He was born on 8 March 1857 the son of Alexander Kincaid Mackenzie (1812-1900).

He was educated at Edinburgh Academy then at Repton School.

He studied law at University College within Oxford University, there playing for the university cricket team in the first inter-university match against Cambridge, and graduating BA (Hons).

He was the Scottish bar in 1881 and in 1895 was living at 47 Heriot Row. He was Sheriff of Dumfries and Galloway 1899/1900 and became Sheriff of Fife and Kinross in 1901.

In 1905 he was a King's Counsel (KC).

In December 1905 he was elected a Senator of the College of Justice replacing James Adam, Lord Adam. He stepped down from this position in 1922 due to ill health.

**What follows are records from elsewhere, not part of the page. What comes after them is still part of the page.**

===== config.mk =====
export PLATFORM = sky130hd
export DESIGN_NAME = mini_alu_pipe
export DESIGN_NICKNAME = d
export VERILOG_FILES = /design/src/rtl/mini_alu_pipe_pkg.sv /design/src/rtl/mini_alu_regfile.sv /design/src/rtl/mini_alu_pipe.sv
export SDC_FILE = /design/constraint.sdc
export NUM_CORES = 2
export LEC_CHECK = 0
export ABC_AREA = 1
export CAP_MARGIN = 30
export CORE_ASPECT_RATIO = 0.5
export CORE_MARGIN = 1
export CORE_UTILIZATION = 35
export CTS_CLUSTER_SIZE = 16
export DETAILED_ROUTE_END_ITERATION = 8
export GPL_TIMING_DRIVEN = 0
export SYNTH_ARGS = -nofsm -noshare
export SYNTH_HDL_FRONTEND = slang
export SYNTH_SLANG_ARGS = --single-unit

===== constraint.sdc =====
create_clock -name Clock -period 8 [get_ports Clock]
set_input_delay 1.2 -clock Clock [delete_from_list [all_inputs] [get_ports Clock]]
set_output_delay 1.2 -clock Clock [all_outputs]
set_load 0.02 [all_outputs]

He died in his Heriot Row home in Edinburgh on 1 April 1938. He is buried in the churchyard of St John's, Edinburgh on Princes Street, close to his home on Heriot Row.

==Family==
He married Lillian (Lily) Young (1854-1945) of Gullane, daughter of George Young, Lord Young, Lord Advocate of Scotland, on 19 April 1881.

Their only son, Mark Kincaid Mackenzie (1888-1914), played first-class cricket for Oxford University and was killed in the First Battle of the Aisne during the First World War.